Lambing season on the farm
Lambing Under Orion
Christiane Payton and her Lincoln sheep at North Valley Farm in Willamette, Oregon.
We've invited Christiane Payton of North Valley Farm in Willamette, Oregon, to share what it is like this time of year on her small farm.
Christiane: Here at North Valley Farm, it's that time of year when the lambs arrive with a vengeance. At first one, then two, and then after a week they come in waves of twins and triplets. The barn, normally a quiet refuge from the hustle and bustle of life with four children, becomes a raucous place. Ewes bawl as they search for their babies, while the lambs play with their peers and ignore the calls of their increasingly frantic mothers.

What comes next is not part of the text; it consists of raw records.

<file path="src/hdl/cct_pkg.sv">
// shared types and constants for the csv tokenizer with column cut
package cct_pkg;

    localparam int unsigned MAX_COLUMNS_DEF = 64;
    localparam int unsigned SEL_W           = 64;
    localparam int unsigned SEL_IDX_W       = $clog2(SEL_W);
    localparam int unsigned CFG_DATA_W      = 64;
    localparam int unsigned CFG_ADDR_W      = 5;
    localparam int unsigned OUT_TDATA_W     = 16;

    localparam logic [7:0] CH_LF = 8'h0A;
    localparam logic [7:0] CH_CR = 8'h0D;

    localparam logic [7:0]       QUOTE_RST = 8'd34;
    localparam logic [7:0]       SEP_RST   = 8'd44;
    localparam logic [SEL_W-1:0] SEL_RST   = 64'd1;
    localparam logic             CUT_RST   = 1'b1;

    typedef enum logic [1:0] {
        REG_QUOTE = 2'd0,
        REG_SEP   = 2'd1,
        REG_SEL   = 2'd2,
        REG_CUT   = 2'd3
    } t_reg_idx;

    typedef struct packed {
        logic       run_last;
        logic       keep_byte;
        logic       field_end;
        logic       field_start;
        logic       record_end;
        logic       escape_quote;
        logic       in_quoted;
        logic [7:0] out_byte;
    } t_result;

endpackage

</file>
<file path="src/hdl/csv_tokenizer_column_cut_core.sv">
// csv tokenizer top level: quote tracking, field and record marks, column cut
//
// Takes one byte per clock while s_axis tready is high and gives one result
// beat per byte, one position behind the input: a byte is described when the
// next byte arrives, which serves as lookahead for doubled quotes. A beat with
// tlast set closes the text; the block then holds s_axis tready low while it
// describes that final byte (tlast set on its result) and returns all parsing
// state to its reset values, so the next byte begins a new text. Results pass
// through an output register with a skid stage, so one more result is taken
// while a result waits. Result tdata bits: [7:0] byte,
// [8] in quotes, [9] escape quote, [10] record end, [11] field start,
// [12] field end, [13] keep, [15:14] zero. Configuration registers sit on
// the apb port at 8-byte steps: quote, separator, column bitmap, cut mode;
// write them only while the block is idle.
module csv_tokenizer_column_cut_core
    import cct_pkg::*;
#(
    parameter int unsigned MAX_COLUMNS = MAX_COLUMNS_DEF
) (
    input  logic                   i_clk,
    input  logic                   i_rst_n,
    // s_axis
    input  logic                   i_s_axis_tvalid,
    output logic                   o_s_axis_tready,
    input  logic [7:0]             i_s_axis_tdata,   // data_byte
    input  logic                   i_s_axis_tlast,   // end_of_text
    // m_axis
    output logic                   o_m_axis_tvalid,
    input  logic                   i_m_axis_tready,
    output logic [OUT_TDATA_W-1:0] o_m_axis_tdata,   // out_byte, in_quoted, escape_quote,
                                                     // record_end, field_start, field_end,
                                                     // keep_byte, zero pad
    output logic                   o_m_axis_tlast,   // run_last
    // apb
    input  logic                   psel,
    input  logic                   penable,
    input  logic                   pwrite,
    input  logic [CFG_ADDR_W-1:0]  paddr,
    input  logic [CFG_DATA_W-1:0]  pwdata,
    output logic [CFG_DATA_W-1:0]  prdata,
    output logic                   pready
);

    localparam int unsigned CW = $clog2(MAX_COLUMNS + 1);
    localparam logic [SEL_W-1:0] SEL_MASK = (MAX_COLUMNS >= SEL_W) ? {SEL_W{1'b1}}
                                          : ((SEL_W'(1) << MAX_COLUMNS) - SEL_W'(1));

    // configuration
    logic [7:0]       r_quote;
    logic [7:0]       r_sep;
    logic [SEL_W-1:0] r_sel;
    logic             r_cut;
    t_reg_idx         w_ridx;
    logic             w_cfg_wr;

    // parse state
    logic [7:0]       r_held_byte;
    logic             r_held_valid;
    logic             r_final_pend;
    logic             r_parity;
    logic             r_inside;
    logic             r_last_esc;
    logic             r_last_cr;
    logic             r_last_final;
    logic [CW-1:0]    r_col;
    logic             r_closed;

    logic             n_inside;
    logic             n_last_final;
    logic [CW-1:0]    n_col;
    logic             n_closed;

    logic             w_sk_ready;
    logic             w_acc;
    logic             w_emit;
    t_result          w_res;
    t_result          w_out;

    logic             w_q, w_odd, w_even, w_esc, w_open, w_close, w_inq, w_unq;
    logic             w_lf, w_cr, w_sep, w_rec, w_follow, w_fin;
    logic             w_next_q, w_fc, w_col_in, w_col_sel, w_is_top, w_any, w_keep;
    logic [SEL_W-1:0] w_chosen;
    logic [6:0]       w_col7;

    assign pready   = 1'b1;
    assign w_ridx   = t_reg_idx'(paddr[4:3]);
    assign w_cfg_wr = psel && penable && pwrite;

    always_ff @(posedge i_clk) begin
        if (!i_rst_n) begin
            r_quote <= QUOTE_RST;
            r_sep   <= SEP_RST;
            r_sel   <= SEL_RST;
            r_cut   <= CUT_RST;
        end else if (w_cfg_wr) begin
            case (w_ridx)
                REG_QUOTE: r_quote <= pwdata[7:0];
                REG_SEP:   r_sep   <= pwdata[7:0];
                REG_SEL:   r_sel   <= pwdata;
                REG_CUT:   r_cut   <= pwdata[0];
                default:   r_cut   <= r_cut;
            endcase
        end
    end

    always_comb begin
        case (w_ridx)
            REG_QUOTE: prdata = {{(CFG_DATA_W-8){1'b0}}, r_quote};
            REG_SEP:   prdata = {{(CFG_DATA_W-8){1'b0}}, r_sep};
            REG_SEL:   prdata = r_sel;
            REG_CUT:   prdata = {{(CFG_DATA_W-1){1'b0}}, r_cut};
            default:   prdata = '0;
        endcase
    end

    // handshake
    assign o_s_axis_tready = w_sk_ready && !r_final_pend;
    assign w_acc  = i_s_axis_tvalid && o_s_axis_tready;
    assign w_emit = (w_acc && r_held_valid) || (r_final_pend && w_sk_ready);

    // byte classification of the held byte
    assign w_next_q = !r_final_pend && (i_s_axis_tdata == r_quote);
    assign w_q      = (r_held_byte == r_quote);
    assign w_odd    = w_q && !r_parity;
    assign w_even   = w_q && r_parity;
    assign w_esc    = w_even && w_next_q;
    assign w_open   = w_odd && !r_last_esc;
    assign w_close  = w_even && !w_esc;
    assign w_inq    = r_inside || w_open;
    assign w_unq    = !w_inq;
    assign w_lf     = (r_held_byte == CH_LF);
    assign w_cr     = (r_held_byte == CH_CR);
    assign w_sep    = (r_held_byte == r_sep);
    assign w_rec    = w_lf && w_unq;
    assign w_follow = ((w_sep || w_cr) && w_unq) || (w_rec && !r_last_cr);
    assign w_fin    = (w_sep || w_lf) && w_unq;

    // column selection
    assign w_chosen  = r_sel & SEL_MASK;
    assign w_any     = |w_chosen;
    assign w_col7    = 7'(r_col);
    assign w_col_in  = (r_col < CW'(MAX_COLUMNS));
    assign w_col_sel = w_col_in && w_chosen[w_col7[SEL_IDX_W-1:0]];
    assign w_is_top  = ((w_chosen & ({SEL_W{1'b1}} << (w_col7 + 7'd1))) == '0);
    assign w_fc      = r_last_final ? 1'b0 : r_closed;

    always_comb begin
        w_keep = w_col_sel && !w_fc && !(w_follow && r_cut && w_is_top);
        if (w_rec && r_cut && w_any) begin
            w_keep = 1'b1;
        end
    end

    always_comb begin
        n_inside     = w_inq && !w_close;
        n_last_final = w_fin;
        n_col        = r_col;
        n_closed     = w_fc;
        if (w_rec) begin
            n_col    = '0;
            n_closed = 1'b0;
        end else if (w_fin) begin
            if (w_col_in) begin
                n_col = r_col + CW'(1);
            end
            n_closed = 1'b0;
        end else if (w_follow) begin
            n_closed = 1'b1;
        end
    end

    assign w_res.out_byte     = r_held_byte;
    assign w_res.in_quoted    = w_inq;
    assign w_res.escape_quote = w_esc;
    assign w_res.record_end   = w_rec;
    assign w_res.field_start  = r_last_final;
    assign w_res.field_end    = w_follow;
    assign w_res.keep_byte    = w_keep;
    assign w_res.run_last     = r_final_pend;

    always_ff @(posedge i_clk) begin
        if (!i_rst_n) begin
            r_held_valid <= 1'b0;
            r_final_pend <= 1'b0;
            r_parity     <= 1'b0;
            r_inside     <= 1'b0;
            r_last_esc   <= 1'b0;
            r_last_cr    <= 1'b0;
            r_last_final <= 1'b1;
            r_col        <= '0;
            r_closed     <= 1'b0;
        end else if (r_final_pend) begin
            if (w_sk_ready) begin
                r_held_valid <= 1'b0;
                r_final_pend <= 1'b0;
                r_parity     <= 1'b0;
                r_inside     <= 1'b0;
                r_last_esc   <= 1'b0;
                r_last_cr    <= 1'b0;
                r_last_final <= 1'b1;
                r_col        <= '0;
                r_closed     <= 1'b0;
            end
        end else if (w_acc) begin
            r_held_valid <= 1'b1;
            r_final_pend <= i_s_axis_tlast;
            if (r_held_valid) begin
                r_parity     <= r_parity ^ w_q;
                r_inside     <= n_inside;
                r_last_esc   <= w_esc;
                r_last_cr    <= w_cr;
                r_last_final <= n_last_final;
                r_col        <= n_col;
                r_closed     <= n_closed;
            end
        end
    end

    always_ff @(posedge i_clk) begin
        if (w_acc) begin
            r_held_byte <= i_s_axis_tdata;
        end
    end

    cct_skid u_skid (
        .i_clk       (i_clk),
        .i_rst_n     (i_rst_n),
        .i_in_valid  (w_emit),
        .o_in_ready  (w_sk_ready),
        .i_in_data   (w_res),
        .o_out_valid (o_m_axis_tvalid),
        .i_out_ready (i_m_axis_tready),
        .o_out_data  (w_out)
    );

    assign o_m_axis_tdata = {2'b00, w_out.keep_byte, w_out.field_end, w_out.field_start,
                             w_out.record_end, w_out.escape_quote, w_out.in_quoted,
                             w_out.out_byte};
    assign o_m_axis_tlast = w_out.run_last;

    a_final_has_byte: assert property (@(posedge i_clk) disable iff (!i_rst_n)
        r_final_pend |-> r_held_valid)
        else $error("final byte pending without a held byte");

    a_final_blocks_input: assert property (@(posedge i_clk) disable iff (!i_rst_n)
        r_final_pend |-> !o_s_axis_tready)
        else $error("input accepted while final byte pending");

    a_text_end_clears: assert property (@(posedge i_clk) disable iff (!i_rst_n)
        (r_final_pend && w_sk_ready) |=>
            (!r_held_valid && r_last_final && !r_inside && !r_parity && r_col == '0))
        else $error("parse state not cleared after end of text");

    a_col_bound: assert property (@(posedge i_clk) disable iff (!i_rst_n)
        r_col <= CW'(MAX_COLUMNS))
        else $error("column index beyond limit");

    a_emit_only_with_byte: assert property (@(posedge i_clk) disable iff (!i_rst_n)
        w_emit |-> r_held_valid)
        else $error("result produced without a held byte");

endmodule

</file>
<file path="src/hdl/cct_skid.sv">
// output register with skid stage for the result beats
module cct_skid
    import cct_pkg::*;
(
    input  logic    i_clk,
    input  logic    i_rst_n,
    input  logic    i_in_valid,
    output logic    o_in_ready,
    input  t_result i_in_data,
    output logic    o_out_valid,
    input  logic    i_out_ready,
    output t_result o_out_data
);

    logic    r_valid;
    logic    r_skid_valid;
    t_result r_data;
    t_result r_skid;
    logic    w_take;

    assign o_in_ready  = !r_skid_valid;
    assign o_out_valid = r_valid;
    assign o_out_data  = r_data;
    assign w_take      = i_in_valid && !r_skid_valid;

    always_ff @(posedge i_clk) begin
        if (!i_rst_n) begin
            r_valid      <= 1'b0;
            r_skid_valid <= 1'b0;
        end else if (i_out_ready || !r_valid) begin
            if (r_skid_valid) begin
                r_valid      <= 1'b1;
                r_skid_valid <= 1'b0;
            end else begin
                r_valid <= w_take;
            end
        end else if (w_take) begin
            r_skid_valid <= 1'b1;
        end
    end

    always_ff @(posedge i_clk) begin
        if (i_out_ready || !r_valid) begin
            if (r_skid_valid) begin
                r_data <= r_skid;
            end else if (w_take) begin
                r_data <= i_in_data;
            end
        end else if (w_take) begin
            r_skid <= i_in_data;
        end
    end

endmodule

</file>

As any shepherd will tell you, it is a great responsibility and privilege to help the next generation of lambs slip into this world. For the most part, my work consists of cleaning pens, cataloging the lambs, and giving supportive care to the ewes in the maternity ward. I raise Lincoln sheep, so each successive lambing season takes on additional meaning as the breed is rare, both here in North America as well as in its native England. The best of these lambs will have the opportunity to contribute their genetics to future generations.
A Lincoln ewe and her lamb at North Valley Farm in Willamette, Oregon.

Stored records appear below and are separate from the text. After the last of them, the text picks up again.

===== config.mk =====
export PLATFORM = sky130hd
export DESIGN_NAME = midi_output_merger_top
export DESIGN_NICKNAME = d
export VERILOG_FILES = /design/src/sv/mom_pkg.sv /design/src/sv/mom_ram.sv /design/src/sv/mom_track.sv /design/src/sv/mom_ctl.sv /design/src/sv/midi_output_merger_top.sv
export SDC_FILE = /design/constraint.sdc
export NUM_CORES = 1
export LEC_CHECK = 0
export ABC_AREA = 1
export BUFFER_PORTS_ARGS = -buffer_cell sky130_fd_sc_hd__buf_2
export CAP_MARGIN = 10
export CELL_PAD_IN_SITES_DETAIL_PLACEMENT = 2
export CELL_PAD_IN_SITES_GLOBAL_PLACEMENT = 2
export CORE_ASPECT_RATIO = 0.7
export CORE_MARGIN = 5
export CORE_UTILIZATION = 42
export CTS_CLUSTER_SIZE = 40
export DETAILED_ROUTE_END_ITERATION = 7
export PLACE_DENSITY = 0.77
export SETUP_SLACK_MARGIN = 0.3
export SLEW_MARGIN = 0
export SYNTH_ARGS = -nofsm -noshare
export SYNTH_HDL_FRONTEND = slang
export SYNTH_SLANG_ARGS = --single-unit

===== constraint.sdc =====
create_clock -name clk -period 2.95 [get_ports clk]
set_clock_uncertainty 0.1 [all_clocks]
set_input_delay 0.59 -clock clk [delete_from_list [all_inputs] [get_ports clk]]
set_output_delay 0.59 -clock clk [all_outputs]
set_load 0.02 [all_outputs]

As I make my fifth trip of the day to the barn, on an unusually clear night where one can easily see the constellations, I'm not thinking about the celestial show. Of course I would love a barn full of Lake Wobegon lambs—where all the sheep are above average—but at the end of the day, a healthy set of twins and a happy mother ewe are more than enough to lift my spirits. In the months to come, they will grow and head out onto our pasture in the Willamette Valley of western Oregon. In June when the lambs are shorn, I will check to see which have the most beautiful fleeces, with long silky curls and shiny luster.
But that's all in the future. Right now it's the time when the babies arrive and the shepherd dreams of more sleep as she heads out to the barn for her last check of the night.